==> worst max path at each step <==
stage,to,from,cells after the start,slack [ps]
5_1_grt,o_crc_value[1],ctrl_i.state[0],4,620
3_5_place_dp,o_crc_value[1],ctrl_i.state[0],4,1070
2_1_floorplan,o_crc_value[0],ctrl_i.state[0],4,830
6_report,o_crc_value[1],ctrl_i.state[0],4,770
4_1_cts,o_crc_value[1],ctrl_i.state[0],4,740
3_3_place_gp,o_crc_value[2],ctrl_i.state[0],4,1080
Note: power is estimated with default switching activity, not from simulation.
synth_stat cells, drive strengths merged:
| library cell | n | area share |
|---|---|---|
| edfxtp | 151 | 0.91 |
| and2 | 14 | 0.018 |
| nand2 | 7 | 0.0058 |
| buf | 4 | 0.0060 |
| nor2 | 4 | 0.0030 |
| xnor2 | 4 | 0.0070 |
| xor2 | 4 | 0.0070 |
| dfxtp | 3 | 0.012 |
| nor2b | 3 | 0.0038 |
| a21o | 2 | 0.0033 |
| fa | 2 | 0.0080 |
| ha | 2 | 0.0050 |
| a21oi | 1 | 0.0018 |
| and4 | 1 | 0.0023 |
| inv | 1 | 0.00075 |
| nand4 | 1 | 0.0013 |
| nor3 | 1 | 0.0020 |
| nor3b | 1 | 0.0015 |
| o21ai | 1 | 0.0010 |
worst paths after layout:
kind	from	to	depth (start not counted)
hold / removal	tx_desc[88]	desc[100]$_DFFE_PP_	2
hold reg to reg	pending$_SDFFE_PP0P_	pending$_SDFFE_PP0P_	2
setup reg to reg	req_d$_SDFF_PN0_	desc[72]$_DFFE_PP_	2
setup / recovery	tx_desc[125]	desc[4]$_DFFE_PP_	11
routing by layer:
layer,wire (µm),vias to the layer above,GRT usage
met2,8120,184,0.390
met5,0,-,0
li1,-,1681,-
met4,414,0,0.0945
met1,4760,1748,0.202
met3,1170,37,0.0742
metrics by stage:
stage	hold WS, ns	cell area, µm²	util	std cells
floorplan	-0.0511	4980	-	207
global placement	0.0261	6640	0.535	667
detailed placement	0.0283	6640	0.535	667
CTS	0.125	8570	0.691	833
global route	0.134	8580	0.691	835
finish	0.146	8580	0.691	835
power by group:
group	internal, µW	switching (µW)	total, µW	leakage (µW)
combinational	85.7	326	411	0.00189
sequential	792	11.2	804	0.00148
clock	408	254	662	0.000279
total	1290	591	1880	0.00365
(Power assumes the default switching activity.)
--- config.mk ---
export PLATFORM = sky130hd
export DESIGN_NAME = tx_beat_packer
export DESIGN_NICKNAME = d
export VERILOG_FILES = /design/src/source/tx_stream_pkg.sv /design/src/source/tx_beat_packer.sv
export VERILOG_INCLUDE_DIRS = /design/src /design/src/include
export SDC_FILE = /design/constraint.sdc
export NUM_CORES = 1
export LEC_CHECK = 0
export BUFFER_PORTS_ARGS = -buffer_cell sky130_fd_sc_hd__buf_2
export CAP_MARGIN = 10
export CORE_MARGIN = 3
export CORE_UTILIZATION = 40
export DETAILED_ROUTE_END_ITERATION = 16
export RECOVER_POWER = 50
export SYNTH_ARGS = -nofsm -noshare
export SYNTH_HDL_FRONTEND = slang
export SYNTH_SLANG_ARGS = --single-unit
--- constraint.sdc ---
create_clock -name clk_in -period 16.3 [get_ports clk_in]
set_input_delay 1.63 -clock clk_in [delete_from_list [all_inputs] [get_ports clk_in]]
set_output_delay 1.63 -clock clk_in [all_outputs]
set_load 0.01 [all_outputs]
--- src/include/tx_stream_defs.svh ---
/*
 * Widths, FIFO sizing and descriptor field positions of the transmit stream
 * builder. The FIFO depth must be a power of two.
 */
`ifndef TX_STREAM_DEFS_SVH
`define TX_STREAM_DEFS_SVH

// stream and payload widths
`define TXS_DATA_W            128
`define TXS_DW_W              32
`define TXS_LEN_W             10

// beat FIFO, almost full is raised this many entries before full
`define TXS_FIFO_DEPTH        64
`define TXS_FIFO_AFULL_GAP    8

// descriptor fields
`define TXS_DESC_HASDATA_BIT  126
`define TXS_DESC_4DW_BIT      125
`define TXS_DESC_LEN_LSB      96

// lowest address bit, 3dw headers carry it in bits 63:32
`define TXS_ADDR3_LSB         32
`define TXS_ADDR4_LSB         0

`endif

--- src/source/tx_stream_pkg.sv ---
/*
 * Types shared by the transmit stream stages.
 * Field widths follow tx_stream_defs.svh.
 */
`include "tx_stream_defs.svh"

package tx_stream_pkg;

   // bit 1 selects the 4dw header, bit 0 marks a payload
   typedef enum logic [1:0] {
      fmt_3dw_nodata = 2'b00,
      fmt_3dw_data   = 2'b01,
      fmt_4dw_nodata = 2'b10,
      fmt_4dw_data   = 2'b11
   } hdr_fmt_e;

   typedef enum logic [1:0] {
      st_idle    = 2'd0,
      st_header  = 2'd1,
      st_payload = 2'd2
   } pack_state_e;

   // stream doubleword count, header plus pad plus payload
   typedef logic [`TXS_LEN_W:0] dw_cnt_t;

   typedef struct packed {
      hdr_fmt_e                fmt;
      logic [`TXS_LEN_W-1:0]   length;
      logic                    pad;
      logic [`TXS_DATA_W-1:0]  hdr;
      logic                    err;
      dw_cnt_t                 words;
   } tx_desc_t;

   // framing bits sit above the data, err on top
   typedef struct packed {
      logic                    err;
      logic                    sop;
      logic                    eop;
      logic                    empty;
      logic [`TXS_DATA_W-1:0]  data;
   } tx_beat_t;

endpackage

--- src/source/tx_beat_packer.sv ---
/*
 * Lays header, pad and payload dwords onto 128-bit beats. Beats leave two
 * cycles after the ack or the take that completes them. The next request
 * must not be acknowledged before the last payload take of the previous one.
 */
`include "tx_stream_defs.svh"

module tx_beat_packer (
   input  logic                     clk_in,
   input  logic                     rstn,
   input  tx_stream_pkg::tx_desc_t  desc,
   input  logic                     desc_valid,
   input  logic                     data_take,
   input  logic [`TXS_DATA_W-1:0]   tx_data,
   output logic                     push,
   output tx_stream_pkg::tx_beat_t  beat
);

   tx_stream_pkg::pack_state_e  state;
   tx_stream_pkg::pack_state_e  state_nx;
   tx_stream_pkg::tx_desc_t     desc_r;
   tx_stream_pkg::dw_cnt_t      rem;
   tx_stream_pkg::dw_cnt_t      cur_rem;
   tx_stream_pkg::tx_beat_t     beat_nx;
   logic [`TXS_DATA_W-1:0]      cur_r;
   logic [`TXS_DATA_W-1:0]      prev_r;
   logic [`TXS_DATA_W-1:0]      hdr_seed;
   logic [2:0]                  lead_dw;
   logic [1:0]                  shift_dw;
   logic                        hdr_go;
   logic                        take_r;
   logic                        is_4dw;
   logic                        has_data;
   logic                        wait_d0;
   logic                        fire;
   logic                        eop;

   // stream lane l comes from lane (4 - sh + l) of {cur, prev}, unused lanes zero
   function automatic logic [`TXS_DATA_W-1:0] realign(
      input logic [`TXS_DATA_W-1:0]  prev,
      input logic [`TXS_DATA_W-1:0]  cur,
      input logic [1:0]              sh,
      input tx_stream_pkg::dw_cnt_t  left
   );
      logic [2*`TXS_DATA_W-1:0]  both;
      logic [`TXS_DATA_W-1:0]    res;
      int                        src;
      both = {cur, prev};
      res  = '0;
      for (int lane = 0; lane < 4; lane++) begin
         src = 4 - int'(sh) + lane;
         if (lane < left) begin
            res[`TXS_DATA_W-`TXS_DW_W*(lane+1) +: `TXS_DW_W] =
               both[`TXS_DW_W*src +: `TXS_DW_W];
         end
      end
      return res;
   endfunction

   // a 3dw header sits in input lanes 1..3 of prev so that D0 lands behind it
   assign hdr_seed = (desc.fmt[1] == 1'b0) ?
                     {desc.hdr[63:32], desc.hdr[95:64], desc.hdr[127:96], 32'h0} : '0;

   // --------------------------------------------------------------------------
   // stage 1: capture descriptor and input beats
   // --------------------------------------------------------------------------
   always_ff @(posedge clk_in) begin
      if (!rstn) begin
         hdr_go <= 1'b0;
         take_r <= 1'b0;
      end else begin
         hdr_go <= desc_valid;
         take_r <= data_take;
      end
   end

   always_ff @(posedge clk_in) begin
      if (data_take) begin
         cur_r <= tx_data;
      end
      if (desc_valid) begin
         desc_r <= desc;
         prev_r <= hdr_seed;
      end else if (take_r) begin
         prev_r <= cur_r;
      end
   end

   // --------------------------------------------------------------------------
   // stage 2: form the beat
   // --------------------------------------------------------------------------
   always_comb begin
      is_4dw   = (desc_r.fmt == tx_stream_pkg::fmt_4dw_data) ||
                 (desc_r.fmt == tx_stream_pkg::fmt_4dw_nodata);
      has_data = (desc_r.fmt == tx_stream_pkg::fmt_3dw_data) ||
                 (desc_r.fmt == tx_stream_pkg::fmt_4dw_data);
      lead_dw  = (is_4dw ? 3'd4 : 3'd3) + {2'b00, desc_r.pad};
      shift_dw = lead_dw[1:0];
      // 3dw header without pad needs D0 to finish its first beat
      wait_d0  = has_data && (shift_dw == 2'd3);
      cur_rem  = (state == tx_stream_pkg::st_payload) ? rem : desc_r.words;
      eop      = cur_rem <= tx_stream_pkg::dw_cnt_t'(4);

      if (state == tx_stream_pkg::st_idle) begin
         fire = hdr_go & ~wait_d0;
      end else begin
         // flush once the remaining dwords all sit in prev
         fire = take_r | (cur_rem <= tx_stream_pkg::dw_cnt_t'(shift_dw));
      end

      state_nx = state;
      if (fire) begin
         state_nx = eop ? tx_stream_pkg::st_idle : tx_stream_pkg::st_payload;
      end else if ((state == tx_stream_pkg::st_idle) && hdr_go) begin
         state_nx = tx_stream_pkg::st_header;
      end

      beat_nx.sop   = state != tx_stream_pkg::st_payload;
      beat_nx.err   = beat_nx.sop & desc_r.err;
      beat_nx.eop   = eop;
      beat_nx.empty = eop && (cur_rem <= tx_stream_pkg::dw_cnt_t'(2));
      if (state == tx_stream_pkg::st_idle) begin
         beat_nx.data = is_4dw ? desc_r.hdr : {desc_r.hdr[127:32], 32'h0};
      end else begin
         beat_nx.data = realign(prev_r, cur_r, shift_dw, cur_rem);
      end
   end

   always_ff @(posedge clk_in) begin
      if (!rstn) begin
         state <= tx_stream_pkg::st_idle;
         rem   <= '0;
         push  <= 1'b0;
      end else begin
         state <= state_nx;
         push  <= fire;
         if (fire) begin
            rem <= eop ? '0 : cur_rem - tx_stream_pkg::dw_cnt_t'(4);
         end
      end
   end

   always_ff @(posedge clk_in) begin
      if (fire) begin
         beat <= beat_nx;
      end
   end

endmodule

Word level (Yosys, flattened, before mapping). Cells that the tools add are included.

Add/sub/neg operators: 6. Multiply operators: 0. Div/mod/pow operators: 0. $lt $le $gt $ge: 7. Equal/unequal tests: 6. Shift-type cells: 4. Mux-type cells: 16. Bitwise operators: 4. Reductions and logical operators: 8.

Operators by type and width (number): 2-to-1 mux 128 bit (4); indexed part select 256 x 32 -> 32 bit (2); indexed part select 256 x 10 -> 32 bit (1); indexed part select 256 x 9 -> 32 bit (1); 2-to-1 mux 32 bit (5); < comparator 1 x 11 -> 1 bit, first input constant (2); < comparator 2 x 11 -> 1 bit, first input constant (2); 2-to-1 mux 11 bit (2); <= comparator 11 x 2 -> 1 bit (1); <= comparator 11 x 2 -> 1 bit, second input constant (1); <= comparator 11 x 3 -> 1 bit, second input constant (1); subtractor 11 x 3 -> 11 bit, second input constant (1); adder 4 x 3 -> 5 bit, second input constant (2); == test 2 bit, second input constant (4); 2-to-1 mux 2 bit (4); adder 4 x 2 -> 5 bit, second input constant (1); nonzero test 2 bit (2); subtractor 3 x 2 -> 4 bit, first input constant (1); logical AND 1 bit (3); adder 2 x 1 -> 2 bit (1); bitwise AND 1 bit (2); == test 2 x 1 -> 1 bit, second input constant (1); logical NOT 2 bit (1); logical OR 1 bit (2); 4 further kinds (4).

Register bits: 547. Bits in latches: 0. RAM bits: 0. Bits in read-only memories: 0. Bits of input ports: 285. Output and inout bits: 133. Logic and storage cells: 68. Memories: 0.

Longest topological paths before layout.
Word-level depth: 10. Mapped depth: 14. Depth with buffers taken out: 11.

Worst setup path before layout. OpenSTA, ideal clock, no wires.

Kind: register to register. Start point: register desc_r[152] (netlist name). End point: register beat[0] (netlist name), enable pin. Setup time: 1.148 ns. Arrival: 4.122 ns. Required time: 15.152 ns. Path slack: 11.030 ns. Stages on the path, launching flop included: 11. Path buffers: 2. Clock period less this slack: 5.270 ns. Cells stage by stage: edfxtp_1 -> inv_1 -> ha_1 -> clkbuf_1 -> inv_1 -> clkbuf_1 -> ha_1 -> nand3_1 -> mux2i_1 -> o211ai_1 -> nand2_1.

Cells in the longest elaborated chain, start to end: 9. Elaborated cells on any way between the ends: 14. Those cells by class: add/sub: 1; order compare: 1; eq/ne: 4; mux: 2; bitwise: 3; reduce/logical: 3.

Ends and longest elaborated chain: start: declaration (line tx_beat_packer.sv:21) `tx_stream_pkg::tx_desc_t desc_r;`; start signal: assignment (line tx_beat_packer.sv:82) `desc_r <= desc;`; branches (longest 8 deep; another with <= comparator 11 x 2 -> 1 bit); 2-to-1 mux 1 bit * (line tx_beat_packer.sv:104) `if (state == tx_stream_pkg::st_idle) begin`; net fire (line tx_beat_packer.sv:35) `logic fire;`; end signal: assignment (line tx_beat_packer.sv:145) `beat <= beat_nx;`; end: declaration (line tx_beat_packer.sv:16) `output tx_stream_pkg::tx_beat_t beat`.

Mark *: on every way through the listed nets, which the timed path passes. A chain may end at the register's enable or synchronous reset.

Worst setup path in the final report.
Start point: input port desc_valid. End point: register prev_r[43], enable pin.

Cells in the longest elaborated chain, start to end: 1.

Ends and longest elaborated chain: start: declaration (line tx_beat_packer.sv:12) `input logic desc_valid,`; nonzero test 2 bit (no line); end signal: assignment (line tx_beat_packer.sv:83) `prev_r <= hdr_seed;`; end signal: assignment (line tx_beat_packer.sv:85) `prev_r <= cur_r;`; end: declaration (line tx_beat_packer.sv:26) `` logic [`TXS_DATA_W-1:0] prev_r; ``.

No other way between the ends.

++++

▶ _What you will do_
Look for the word "area" in every line of the listing and copy the lines that have it.

▶ _Solution_
| library cell | n | area share |
stage	hold WS, ns	cell area, µm²	util	std cells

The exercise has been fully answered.